An exploration of the following paper: "The devil is in the labels: Semantic segmentation from sentences" (Paper | GitHub) fine-tuned on the CMP Facade Database (Info).
The project is in a Jupyter notebook (model.ipynb). For easiest usage: clone the repository, upload to Google Drive and open using colab. Model weights and the CMP database will need to be downloaded first time around.
This semantic segmentation paper trains a Segformer model to map each pixel in an image to an image embedding in the CLIP feature space. The CLIP language encoder is then used to map labels onto the same space so that per-pixel predictions can be made.
The main development in the paper is the use of full sentences over single labels to generate the text embeddings.

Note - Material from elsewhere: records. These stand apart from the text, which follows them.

This is an optimization exercise on Yosys and OpenROAD, whose aim is small area, not a production implementation. Only simulation tests tie the RTL to the original design; equivalence was not proved. No run shown here takes its clock network from TritonCTS; it comes from the design's own scripts or RTL. The clock port is modelled as an ideal driver, which makes a skipped or thinned clock tree look cheaper than it is; a real chip needs a root buffer or a tree. Power and IR drop assume default switching activity.

===== flow/flow/abc_d4.script =====
&get -n
&st
&dc2
&dch
&nf -a -R 1000
&put
topo

===== flow/flow/run.sh =====
#!/bin/bash
# Own layout flow: the standard ORFS flow (standard.sh) with
#  - synthesis through flow/synth.tcl: the standard script, except that
#    Yosys's abc step tries each flow/abc_*.script (area-oriented) and keeps
#    the smallest mapping (registers are mapped before abc, so they are the
#    standard synthesis's registers);
#  - port buffers of the smallest buffer cell (sky130_fd_sc_hd__buf_1);
#  - a flat clock tree (flow/clock_tree.tcl): the clock port drives three
#    clock buffers, each at the centre of a balanced cluster of registers;
#  - a denser floorplan.
# Each step's full output goes to its own log file in this folder.
set -uo pipefail
HERE=$(pwd)
export FLOW_ABC_SCRIPTS="$(ls $HERE/flow/abc_*.script | tr '\n' ' ')"
export FLOW_CLK_BUF=sky130_fd_sc_hd__clkbuf_16
export FLOW_CLK_N=3
export PRE_CTS_TCL=$HERE/flow/clock_tree.tcl
OPTS=(CORE_UTILIZATION=65 "BUFFER_PORTS_ARGS=-buffer_cell sky130_fd_sc_hd__buf_1" PRE_CTS_TCL=$PRE_CTS_TCL)
bash standard.sh SYNTH_SCRIPT=$HERE/flow/synth.tcl "${OPTS[@]}" synth > log_synth.txt 2>&1 || exit 1
bash standard.sh "${OPTS[@]}" finish > log_layout.txt 2>&1 || exit 1

===== flow/flow/abc_c5.script =====
&get -n
&st
&dch
&nf -a -R 1000
&put
topo

===== flow/constraint.sdc =====
create_clock -name core_clock -period 10.0 [get_ports {clk}]
set_input_delay 2.0000 -clock core_clock [delete_from_list [all_inputs] [get_ports {clk}]]
set_output_delay 2.0000 -clock core_clock [all_outputs]
set_load 0.01 [all_outputs]

===== flow/flow/abc_a3.script =====
&get -n
&st
&dch
&nf -a
&put
topo

===== flow/design.v =====
module pia_term (
    input  wire        clk,
    input  wire        rst_n,         
    input  wire        fast_video,    
    input  wire        pb_enable,     
    input  wire        bus_req,       
    input  wire        bus_we,        
    input  wire [15:0] bus_addr,
    input  wire [7:0]  bus_wdata,
    output reg  [7:0]  bus_rdata,     
    input  wire        bus_reset,     
    input  wire        rr_poll,       
    input  wire        key_valid,
    input  wire [7:0]  key_data,
    input  wire        tick_us,       
    input  wire [7:0]  pb_data,       
    input  wire        pb_last,       
    output wire        pb_pop,        
    output reg         term_char_valid,
    output wire [6:0]  term_char,
    output reg         term_newline,
    output reg         reset_req,
    output reg         terminated
);
    localparam [7:0]  TERM_CODE  = 8'h04;    
    localparam [7:0]  RESET_CODE = 8'h12;    
    localparam [14:0] BUSY_LD    = 15'h17bb;   
    localparam [14:0] BUSY_LD_T  = 15'h2f77;   
    localparam [14:0] BUSY_LAST  = 15'h4000;   
    localparam [5:0]  COL_LAST   = 6'h2d;      
    reg [7:0]  ddra, ddrb, crb;
    reg [6:0]  cra, orb;
    reg [6:0]  key;            
    reg        key_v;          
    reg        kbd_pending;
    reg        pb_active;
    reg [14:0] busy_lfsr;
    reg        busy_run;
    reg [5:0]  col;
    wire       sel     = bus_addr[4];
    wire [1:0] slot    = bus_addr[1:0];
    wire       rd      = bus_req & ~bus_we & sel;
    wire       wr      = bus_req &  bus_we & sel & rst_n;
    wire       mode_a  = cra[2];
    wire       mode_b  = crb[2];
    wire       rd_cra  = rd & (slot == 2'd1);
    wire       clrn    = rst_n & ~bus_reset;
    wire       wr_ddra = wr & (slot == 2'd0) & ~mode_a;
    wire       wr_cra  = wr & (slot == 2'd1);
    wire       wr_ddrb = wr & (slot == 2'd2) & ~mode_b;
    wire       wr_orb  = wr & (slot == 2'd2) &  mode_b;
    wire       wr_crb  = wr & (slot == 2'd3);
    wire       busy    = ~fast_video & ~pb_active & busy_run;
    wire       ready   = pb_active | kbd_pending;
    assign pb_pop = rd_cra & pb_active;
    wire       s_ff   = ~sel;
    wire       s_ddra = sel & (slot == 2'd0) & ~mode_a;
    wire       s_key  = sel & (slot == 2'd0) &  mode_a & key_v;
    wire       s_st   = sel & (slot == 2'd1);
    wire       s_ddrb = sel & (slot == 2'd2) & ~mode_b;
    wire       s_orb  = sel & (slot == 2'd2) &  mode_b;
    wire       s_crb  = sel & (slot == 2'd3);
    wire [7:0] rdata_next =
          {8{s_ff}}
        | ({8{s_ddra}} & ddra)
        | ({8{s_key}}  & {1'b1, key})
        | ({8{s_st}}   & {ready, cra})
        | ({8{s_ddrb}} & ddrb)
        | ({8{s_orb}}  & {busy, orb})
        | ({8{s_crb}}  & crb);
    wire [6:0] wc        = bus_wdata[6:0];
    wire       out_cr    = (wc == 7'h0D);
    wire       out_print = wc[6] | wc[5];
    wire       out_wrap  = out_print & (col == COL_LAST);
    wire       o_lower   = orb[6] & orb[5] & (orb[4:0] != 5'd0) & (orb[4:0] <= 5'd26);
    assign term_char = {orb[6], orb[5] & ~o_lower, orb[4:0]};
    wire       key_live  = key_valid & ~terminated;
    wire       key_term  = key_live & (key_data == TERM_CODE);
    wire       key_rst   = key_live & (key_data == RESET_CODE);
    wire       pb_active_after_bus = pb_active & ~(pb_pop & pb_last);
    wire       key_norm  = key_live & ~key_term & ~key_rst & ~pb_active_after_bus;
    wire       tick      = tick_us & ~terminated;
    function [6:0] norm7;
        input [7:0] c;
        reg lf, lower;
        begin
            lf    = (c == 8'h0A);
            lower = ~c[7] & c[6] & c[5] & (c[4:0] != 5'd0) & (c[4:0] <= 5'd26);
            norm7 = {c[6], c[5] & ~lower, c[4:3], c[2] | lf, c[1] & ~lf, c[0] | lf};
        end
    endfunction
    wire       key_ld   = key_norm | pb_pop;
    wire [7:0] kc       = key_norm ? key_data : pb_data;
    wire [6:0] kn       = norm7(kc);
    wire       h_ddra  = clrn & ~wr_ddra;
    wire       h_cra   = clrn & ~wr_cra;
    wire       h_ddrb  = clrn & ~wr_ddrb;
    wire       h_orb   = clrn & ~wr_orb;
    wire       h_crb   = clrn & ~wr_crb;
    wire [14:0] b_ld   = tick ? BUSY_LD_T : BUSY_LD;
    wire        b_st   = tick & ~wr_orb;
    wire        b_hd   = ~tick & ~wr_orb;
    wire [14:0] b_sh   = {busy_lfsr[13:0], ~(busy_lfsr[14] ^ busy_lfsr[13])};
    wire        c_inc  = wr_orb & out_print & ~out_wrap;
    wire        c_hd   = rst_n & ~(wr_orb & (out_print | out_cr));
    wire [5:0]  c_sh   = {col[4:0], ~(col[5] ^ col[4])};
    always @(posedge clk) begin
        bus_rdata <= rdata_next;
        ddra <= ({8{wr_ddra}} & bus_wdata)      | ({8{h_ddra}} & ddra);
        cra  <= ({7{wr_cra}}  & bus_wdata[6:0]) | ({7{h_cra}}  & cra);
        ddrb <= ({8{wr_ddrb}} & bus_wdata)      | ({8{h_ddrb}} & ddrb);
        orb  <= ({7{wr_orb}}  & bus_wdata[6:0]) | ({7{h_orb}}  & orb);
        crb  <= ({8{wr_crb}}  & bus_wdata)      | ({8{h_crb}}  & crb);
        if (key_ld)
            key <= kn;
        key_v <= rst_n & (key_v | key_ld);
        kbd_pending <= rst_n & (key_norm | (kbd_pending & ~(rd_cra & ~pb_active)));
        pb_active   <= rst_n ? pb_active_after_bus : pb_enable;
        busy_lfsr <= ({15{wr_orb}} & b_ld) | ({15{b_st}} & b_sh) | ({15{b_hd}} & busy_lfsr);
        busy_run  <= rst_n & (wr_orb | (busy_run & ~(tick & (busy_lfsr == BUSY_LAST))));
        col <= ({6{c_inc}} & c_sh) | ({6{c_hd}} & col);
        term_char_valid <= wr_orb & out_print;
        term_newline    <= wr_orb & (out_cr | out_wrap);
        reset_req       <= rst_n & (key_rst | (reset_req & ~rr_poll));
        terminated      <= rst_n & (terminated | key_term);
    end
endmodule

===== flow/flow/abc_d3.script =====
&get -n
&st
&dch -f
&nf -a
&put
topo

===== flow/flow/synth.tcl =====
# The standard synthesis script (synth_recipe.tcl), with Yosys's abc call
# replaced: the same abc command is tried with each of this flow's ABC
# scripts (FLOW_ABC_SCRIPTS) and the smallest mapping is kept. Registers are
# mapped before abc runs, so they are exactly those of the standard synthesis.
proc synth {args} { yosys synth -nofsm -noshare {*}$args }
proc abc {args} {
  set i [lsearch -exact $args -script]
  set lib [lindex $args [expr {[lsearch -exact $args -liberty] + 1}]]
  yosys design -save flow_pre_abc
  set best ""
  set best_area 1e30
  foreach s $::env(FLOW_ABC_SCRIPTS) {
    yosys design -load flow_pre_abc
    set a $args
    lset a [expr {$i + 1}] $s
    yosys abc {*}$a
    yosys opt_clean
    yosys tee -q -o $::env(RESULTS_DIR)/abc_try.txt stat -liberty $lib
    set f [open $::env(RESULTS_DIR)/abc_try.txt]
    set txt [read $f]
    close $f
    regexp {Chip area for module[^:]*:\s*([0-9.]+)} $txt -> area
    puts "FLOW abc script $s: area $area"
    if {$area < $best_area} { set best_area $area; set best $s }
  }
  puts "FLOW abc script chosen: $best ($best_area)"
  yosys design -load flow_pre_abc
  lset args [expr {$i + 1}] $best
  yosys abc {*}$args
}
source $::env(SCRIPTS_DIR)/synth.tcl
# left out here: clear keep_hierarchy, flatten, clean up, hide names made inside functions, write 1_2_yosys.v

===== flow/config.mk =====
export PLATFORM = sky130hd
export DESIGN_NAME = pia_term
export DESIGN_NICKNAME = pia_term
export VERILOG_FILES = /design/flow/design.v
export SDC_FILE = /design/flow/constraint.sdc
export NUM_CORES = 4
export LEC_CHECK = 0
export CAP_MARGIN = 20
export CORE_MARGIN = 2
export CORE_UTILIZATION = 40
export SLEW_MARGIN = 20

===== flow/flow/clock_tree.tcl =====
# Clock tree: the clock port drives FLOW_CLK_N clock buffers (FLOW_CLK_BUF),
# each placed at the centre of a cluster of register clock pins. Clusters are
# balanced: at most ceil(registers / FLOW_CLK_N) registers each.
proc clock_tree_synthesis {args} {
  set block [ord::get_db_block]
  set dbu [$block getDbUnitsPerMicron]
  set pts {}
  foreach inst [$block getInsts] {
    if {[[$inst getMaster] isSequential]} {
      set b [$inst getBBox]
      lappend pts [list [$inst getName] [expr {([$b xMin] + [$b xMax]) / 2.0 / $dbu}] [expr {([$b yMin] + [$b yMax]) / 2.0 / $dbu}]]
    }
  }
  set k $::env(FLOW_CLK_N)
  set n [llength $pts]
  set cap [expr {($n + $k - 1) / $k}]
  set pts [lsort -real -index 1 $pts]
  set cents {}
  for {set i 0} {$i < $k} {incr i} {
    set p [lindex $pts [expr {int(($i + 0.5) * $n / $k)}]]
    lappend cents [list [lindex $p 1] [lindex $p 2]]
  }
  for {set it 0} {$it < 30} {incr it} {
    # capacitated assignment: closest (register, cluster) pairs first
    set pairs {}
    set j 0
    foreach p $pts {
      for {set i 0} {$i < $k} {incr i} {
        set c [lindex $cents $i]
        lappend pairs [list [expr {abs([lindex $p 1] - [lindex $c 0]) + abs([lindex $p 2] - [lindex $c 1])}] $j $i]
      }
      incr j
    }
    set pairs [lsort -real -index 0 $pairs]
    array unset asg
    for {set i 0} {$i < $k} {incr i} { set cnt($i) 0; set sx($i) 0.0; set sy($i) 0.0 }
    foreach pr $pairs {
      lassign $pr d j i
      if {[info exists asg($j)] || $cnt($i) >= $cap} continue
      set asg($j) $i
      incr cnt($i)
      set p [lindex $pts $j]
      set sx($i) [expr {$sx($i) + [lindex $p 1]}]
      set sy($i) [expr {$sy($i) + [lindex $p 2]}]
    }
    set cents {}
    for {set i 0} {$i < $k} {incr i} {
      lappend cents [list [expr {$sx($i) / max(1, $cnt($i))}] [expr {$sy($i) / max(1, $cnt($i))}]]
    }
  }
  for {set i 0} {$i < $k} {incr i} {
    set pins {}
    for {set j 0} {$j < $n} {incr j} {
      if {$asg($j) == $i} { lappend pins [get_pins [lindex [lindex $pts $j] 0]/CLK] }
    }
    if {[llength $pins] == 0} continue
    set c [lindex $cents $i]
    puts "clock buffer $i at $c for [llength $pins] registers"
    insert_buffer -buffer_cell $::env(FLOW_CLK_BUF) -net clk -load_pins $pins -location $c -buffer_name clkbuf_$i
  }
  set_propagated_clock [all_clocks]
}

===== flow/standard.sh =====
#!/bin/bash
# synth_recipe.tcl (not shown) runs the flow's synth.tcl, then flattens the netlist and writes it again
# the make line also repeats each setting of config.mk as NAME=value (left out here)
make -C /OpenROAD-flow-scripts/flow DESIGN_CONFIG=/design/flow/config.mk WORK_HOME=/design/flow/orfs CLKGATE_MAP_FILE= SYNTH_SCRIPT=/design/flow/synth_recipe.tcl "${@:-finish}"

===== flow/flow/abc_b3.script =====
&get -n
&st
&dc2
&dch -f
&nf -a
&put
topo

===== flow/flow/abc_d7.script =====
strash
dch
map -a
strash
&get -n
&st
&dch
&nf -a -R 1000
&put
topo

==> report_table.html, run 1 <==
<table>
<tr><th>Metric</th><th>Value</th></tr>
<tr><th colspan="2">GRT</th></tr>
<tr><td>Via count of the first global-routing pass</td><td>2380</td></tr>
<tr><td>Pin count of the biggest net entering global routing</td><td>29</td></tr>
<tr><td>Gr usage total</td><td>26.30%</td></tr>
<tr><td>Global-route wire length before repair</td><td>about 11000 microns</td></tr>
<tr><td>Antenna violations before repair</td><td>0</td></tr>
<tr><td>Global route overflow</td><td>0</td></tr>
<tr><th colspan="2">Logic synthesis</th></tr>
<tr><td>Count of different cell masters after synthesis</td><td>40</td></tr>
<tr><td>Number of standard cells after synthesis</td><td>291</td></tr>
<tr><td>Synth warnings</td><td>1</td></tr>
<tr><td>Cell area after synthesis</td><td>~3100 sq um</td></tr>
<tr><td>Syn Nets</td><td>roughly 340</td></tr>
<tr><td>Sequential fraction of the synthesis area</td><td>about 55%</td></tr>
<tr><td>Mean instance size in the synthesized netlist</td><td>10.73 sq um</td></tr>
<tr><td>Synth Register Bits</td><td>82</td></tr>
<tr><th colspan="2">Cells and area</th></tr>
<tr><td>Area of the multi-input gates</td><td>1351 sq um</td></tr>
<tr><td>Area growth syn-to-layout</td><td>9.976%</td></tr>
<tr><td>Fin nets</td><td>399</td></tr>
<tr><td>Antenna Cells</td><td>0</td></tr>
<tr><td>Fraction of layout instances using a drive strength above 1</td><td>0.8696%</td></tr>
<tr><td>Area taken by flip-flops and latches</td><td>1712 sq um</td></tr>
<tr><td># fillers</td><td>360</td></tr>
<tr><td>Non-Filler Instances</td><td>roughly 400</td></tr>
<tr><th colspan="2">Routing</th></tr>
<tr><td>Residual antenna-violating net count after detailed routing</td><td>0</td></tr>
<tr><td>Drc violations</td><td>0</td></tr>
<tr><td>Total via count in the routed design</td><td>approximately 2.6k</td></tr>
<tr><td>Average routed wire per standard cell</td><td>17.69 microns</td></tr>
<tr><td>Wire length reported by the detailed router</td><td>7057 microns</td></tr>
<tr><td>Detailed-route wire length on metal 1</td><td>3136 microns</td></tr>
<tr><td>Pre-antenna DRT Iters</td><td>5</td></tr>
<tr><td>Wire length on met2</td><td>3269 microns</td></tr>
<tr><td>Drt via density</td><td>6.536</td></tr>
<tr><td>WL met3</td><td>456 microns</td></tr>
<tr><td>Initial DRC count</td><td>217</td></tr>
<tr><td>Highest metal layer used by the detailed router</td><td>met4</td></tr>
<tr><th colspan="2">Floorplanning</th></tr>
<tr><td>Die extent in y</td><td>73.32 microns</td></tr>
<tr><td>Initial cell density of the core</td><td>66.56%</td></tr>
<tr><td>Overall die width</td><td>73.32 microns</td></tr>
<tr><td>Standard-cell rows</td><td>25</td></tr>
<tr><td>Standard cell core area</td><td>4692 sq um</td></tr>
<tr><td>Top-level port count</td><td>71</td></tr>
<tr><td>Die Footprint</td><td>5375 sq um</td></tr>
<tr><th colspan="2">STA</th></tr>
<tr><td>Final setup TNS</td><td>0 ps</td></tr>
<tr><td>Number of failing setup endpoints in the final timing report</td><td>0</td></tr>
<tr><td>Final Skew</td><td>7.441 ps</td></tr>
<tr><td>Final Critical Period</td><td>5570 ps</td></tr>
<tr><td>Max_slew headroom</td><td>26.95%</td></tr>
<tr><td>Worst hold margin</td><td>478.0 ps</td></tr>
<tr><td>Final critical-path share of the clock period</td><td>55.70%</td></tr>
<tr><td>Fmax achieved</td><td>179.5 MHz</td></tr>
<tr><td>Setup repair after global routing missed its margin</td><td>no</td></tr>
<tr><td>Fin. Hold Viols</td><td>0</td></tr>
<tr><td>Slew at the pin closest to its max-slew limit</td><td>~1100 ps</td></tr>
<tr><td>Count of final max-slew check failures</td><td>0</td></tr>
<tr><th colspan="2">Critical path</th></tr>
<tr><td>Worst EP arrival</td><td>about 3600 ps</td></tr>
<tr><td>Top fanout value on the critical path</td><td>9</td></tr>
<tr><td>Kind of start point of the critical path</td><td>input port</td></tr>
<tr><td>Worst Setup Path Type</td><td>input port to output pin</td></tr>
<tr><td>Critical path launch point</td><td>bus_addr[0]</td></tr>
<tr><td>Beginning of the worst register-to-register path</td><td>terminated</td></tr>
<tr><td>Worst path required time</td><td>8000 ps</td></tr>
<tr><td>Chain of cells forming the critical path</td><td>buf_1 -&gt; nor2b_1 -&gt; nand3_1 -&gt; nor2_1 -&gt; and2_0 -&gt; buf_1</td></tr>
<tr><td>Depth of the most critical reg-to-reg path</td><td>7</td></tr>
<tr><td>Crit path max-delay cell type</td><td>nor2b_1</td></tr>
<tr><td>CP peak stage delay</td><td>640 ps</td></tr>
<tr><td>Endpoint class of the critical path</td><td>output pin</td></tr>
<tr><td>Cell seen most often among critical-path stages</td><td>buf_1</td></tr>
<tr><th colspan="2">Pwr</th></tr>
<tr><td>Sequential group share of total power</td><td>65.9%</td></tr>
<tr><td>LEAKAGE</td><td>1.255 nW</td></tr>
<tr><td>Proportion of power drawn by combinational gates</td><td>around a tenth</td></tr>
<tr><td>Switching power</td><td>0.1216 mW</td></tr>
<tr><td>Internal power contribution</td><td>around 0.43 mW</td></tr>
<tr><td>Peak ir drop on the vdd network</td><td>128.7 uV</td></tr>
<tr><td>Power density normalized to cell area</td><td>159.3 nW/um^2</td></tr>
<tr><td>Fraction of power spent switching nets</td><td>22.23%</td></tr>
<tr><td>Clock share of power</td><td>24.6%</td></tr>
<tr><th colspan="2">Clocking</th></tr>
<tr><td>Post-CTS Setup Inserts</td><td>0</td></tr>
<tr><td>Gates resized, CTS repair</td><td>0</td></tr>
<tr><td>Worst skew pair latency</td><td>about 160 ps</td></tr>
<tr><td>Clock-pin transition on the worst setup and hold timing paths</td><td>100 ps</td></tr>
<tr><td>Hold-fix buffer count after cts</td><td>0</td></tr>
<tr><th colspan="2">Place</th></tr>
<tr><td>DP Cell Count</td><td>396</td></tr>
<tr><td>Number of port buffers</td><td>57</td></tr>
<tr><td>DP Wirelength</td><td>between 5000 and 6000 microns</td></tr>
<tr><td>Final estimated routing congestion in global placement</td><td>roughly 0.86</td></tr>
<tr><th colspan="2">Worst hold path</th></tr>
<tr><td>Startpoint of the worst hold path</td><td>key_v</td></tr>
<tr><td>Count of cells along the worst hold path</td><td>1</td></tr>
<tr><td>Class of the tightest hold or removal check</td><td>flop to flop</td></tr>
<tr><th colspan="2">Run status</th></tr>
<tr><td>Status</td><td>timing/DRC/antenna clean</td></tr>
<tr><th colspan="2">Flow run</th></tr>
<tr><td>Max Cap Viol</td><td>0</td></tr>
</table>
==> state kept, by name (all words and copies together), names as in the netlist <==
name	count
busy_lfsr	15
bus_rdata	8
term_newline	1
col	6
kbd_pending	1
key	7
crb	8
reset_req	1
pb_active	1
term_char_valid	1
cra	7
ddrb	8
orb	7
terminated	1
busy_run	1
ddra	8
key_v	1
==> final timing paths <==
check                           endpoint  slack (ps)
worst max register to register    key[1]        7210
worst min register to register     key_v         480
worst min-delay path               key_v         480
worst max-delay path              pb_pop        4430
==> cell type report, without the clock buffers <==
type                       count  share of cell area, %
inverter                       4                 0.4372
sequential                    82                  49.84
tap                           54                  1.967
multi-input combinational    199                  39.34
timing repair buffer          57                  6.230
==> metal layers <==
layer	GRT usage [%]	vias up
met4	6.869	0
li1	-	1238
met1	38.05	1243
met2	42.84	109
met3	2.058	18
met5	0	-
==> placed cells by master (no fill, tap or decap), types with 2 or more instances in the layout <==
master      n
or2_0       2
dfxtp_1    75
mux2_1      5
edfxtp_1    7
nor2_1     24
a41oi_1     2
a22o_1     44
nor3b_1     4
clkinv_1    4
a21oi_1    11
nand3_1     9
o22ai_1     2
o22a_1      6
o21ai_0     2
clkbuf_16   3
nor4_1      3
a222oi_1   10
a221oi_1    3
nor2b_1     9
o21a_1      2
nand2_1    24
a21boi_0    3
or4_1       3
nand2b_1    4
mux2i_1     3
nor3_1      3
nand4_1     5
and2_0      4
buf_1      57
==> kinds of logic after synthesis <==
group / share of synthesized area (%)
AOI/OAI and AO/OA: 23.96
muxes: 2.764
adders and majority gates: 0.4006
DFF: 54.81
xor gates and xnor gates: 0.2805
buffers and inverters: 1.923
and+or+nand+nor: 15.87
==> cells in the mapped netlist <==
| cell type | number | area (sq um) |
|---|---|---|
| a22oi_1 | 1 | 7.510 |
| nand2_1 | 24 | 90.09 |
| clkinv_1 | 4 | 15.01 |
| or4b_1 | 1 | 10.01 |
| a22o_1 | 44 | 385.4 |
| nand2b_1 | 4 | 25.02 |
| o22ai_1 | 2 | 12.51 |
| nor3_1 | 3 | 15.01 |
| mux2i_1 | 3 | 30.03 |
| a41oi_1 | 2 | 17.52 |
| o22a_1 | 6 | 52.55 |
| and3b_1 | 1 | 8.760 |
| xnor2_1 | 1 | 8.760 |
| a221oi_1 | 3 | 26.28 |
| a2111oi_0 | 1 | 8.760 |
| nand4_1 | 5 | 31.28 |
| buf_4 | 6 | 45.04 |
| mux2_1 | 5 | 56.30 |
| nor4_1 | 3 | 18.77 |
| or2_0 | 2 | 12.51 |
| nand4b_1 | 1 | 8.760 |
| a21oi_1 | 11 | 55.05 |
| ha_1 | 1 | 12.51 |
| o21ai_0 | 2 | 10.01 |
| nor3b_1 | 4 | 30.03 |
| and2_0 | 4 | 25.02 |
| o21a_1 | 2 | 15.01 |
| and3_1 | 1 | 6.260 |
| a21boi_0 | 3 | 22.52 |
| or4_1 | 3 | 22.52 |
| a32oi_1 | 1 | 8.760 |
| o41ai_1 | 1 | 8.760 |
| nor2_1 | 24 | 90.09 |
| dfxtp_1 | 75 | 1501 |
| o211a_1 | 1 | 10.01 |
| nand3_1 | 9 | 45.04 |
| a222oi_1 | 10 | 100.1 |
| nor2b_1 | 9 | 56.30 |
| o31ai_1 | 1 | 7.510 |
| edfxtp_1 | 7 | 210.2 |
==> critical path: cells and delay by family <==
| family | cells | cell delay (ps) |
|---|---|---|
| and+or+nand+nor | 4 | 1190 |
| buffers and inverters | 2 | 380 |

Full sentences are reasoned to carry more semantic meaning and are therefore able to generate richer embeddings, leading to more accurate classification.
Using the 12 target labels for the CMP Facade dataset, I generated 3 different sets of embeddings. One using just the raw labels, a second using the short prompt: βthis is an image of {label}β and a third using a full definition in line with the paper. These definitions were taken from Wikipedia as in the paper, except where there was no appropriate page, in which case dictionary definitions were used. The full definitions are listed in the appendix.
Baseline results were first taken using the provided model and then the decoder part of the Segformer was trained for 5 epochs for each set of embeddings. Results were assessed by calculating the average per-pixel accuracy score for all 378 images.
Whilst version 1 and 2 have similar accuracy scores for one-shot predictions, qualitatively there seems to be quite a difference (figure 1). In a one-shot setting the shorter the description for the embedding, the better the result appears to be. Version 2 and 3 both struggle to predict balconies and window predictions are patchy.
After fine tuning the difference between the three models is much smaller, though version 3 struggles to predict the presence of doors. This indicates that, with these definitions at least, using longer descriptions for the embeddings does not confer any advantage.
After fine tuning the decoder for 5 epochs, the difference in per-pixel accuracy between all 3 models was negligible (all 52%). Further training would no doubt yield incremental improvements for all models.